- _WHAT YOU NEED TO DO_:
Every entry below is to be copied exactly, with nothing omitted.

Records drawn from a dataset
### config.mk
export PLATFORM = sky130hd
export DESIGN_NAME = uart_tx_fifo_drain
export DESIGN_NICKNAME = d
export VERILOG_FILES = /design/src/rtl/uart_tx_fifo_drain.sv
export SDC_FILE = /design/constraint.sdc
export NUM_CORES = 1
export LEC_CHECK = 0
export CAP_MARGIN = 25
export CORE_AREA = 2 2 56 69
export DETAILED_ROUTE_END_ITERATION = 10
export DIE_AREA = 0 0 58 71
export PLACE_DENSITY = 0.71
export SLEW_MARGIN = 20
export SYNTH_ARGS = -nofsm -noshare
export SYNTH_HDL_FRONTEND = slang
export SYNTH_SLANG_ARGS = --single-unit
export TNS_END_PERCENT = 10
### constraint.sdc
create_clock -name clk -period 2.75 [get_ports clk]
set_input_delay 0.825 -clock clk [delete_from_list [all_inputs] [get_ports clk]]
set_output_delay 0.825 -clock clk [all_outputs]
set_load 0.01 [all_outputs]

- _EXERCISE ANSWER_:
### config.mk
export PLATFORM = sky130hd
export DESIGN_NAME = uart_tx_fifo_drain
export DESIGN_NICKNAME = d
export VERILOG_FILES = /design/src/rtl/uart_tx_fifo_drain.sv
export SDC_FILE = /design/constraint.sdc
export NUM_CORES = 1
export LEC_CHECK = 0
export CAP_MARGIN = 25
export CORE_AREA = 2 2 56 69
export DETAILED_ROUTE_END_ITERATION = 10
export DIE_AREA = 0 0 58 71
export PLACE_DENSITY = 0.71
export SLEW_MARGIN = 20
export SYNTH_ARGS = -nofsm -noshare
export SYNTH_HDL_FRONTEND = slang
export SYNTH_SLANG_ARGS = --single-unit
export TNS_END_PERCENT = 10
### constraint.sdc
create_clock -name clk -period 2.75 [get_ports clk]
set_input_delay 0.825 -clock clk [delete_from_list [all_inputs] [get_ports clk]]
set_output_delay 0.825 -clock clk [all_outputs]
set_load 0.01 [all_outputs]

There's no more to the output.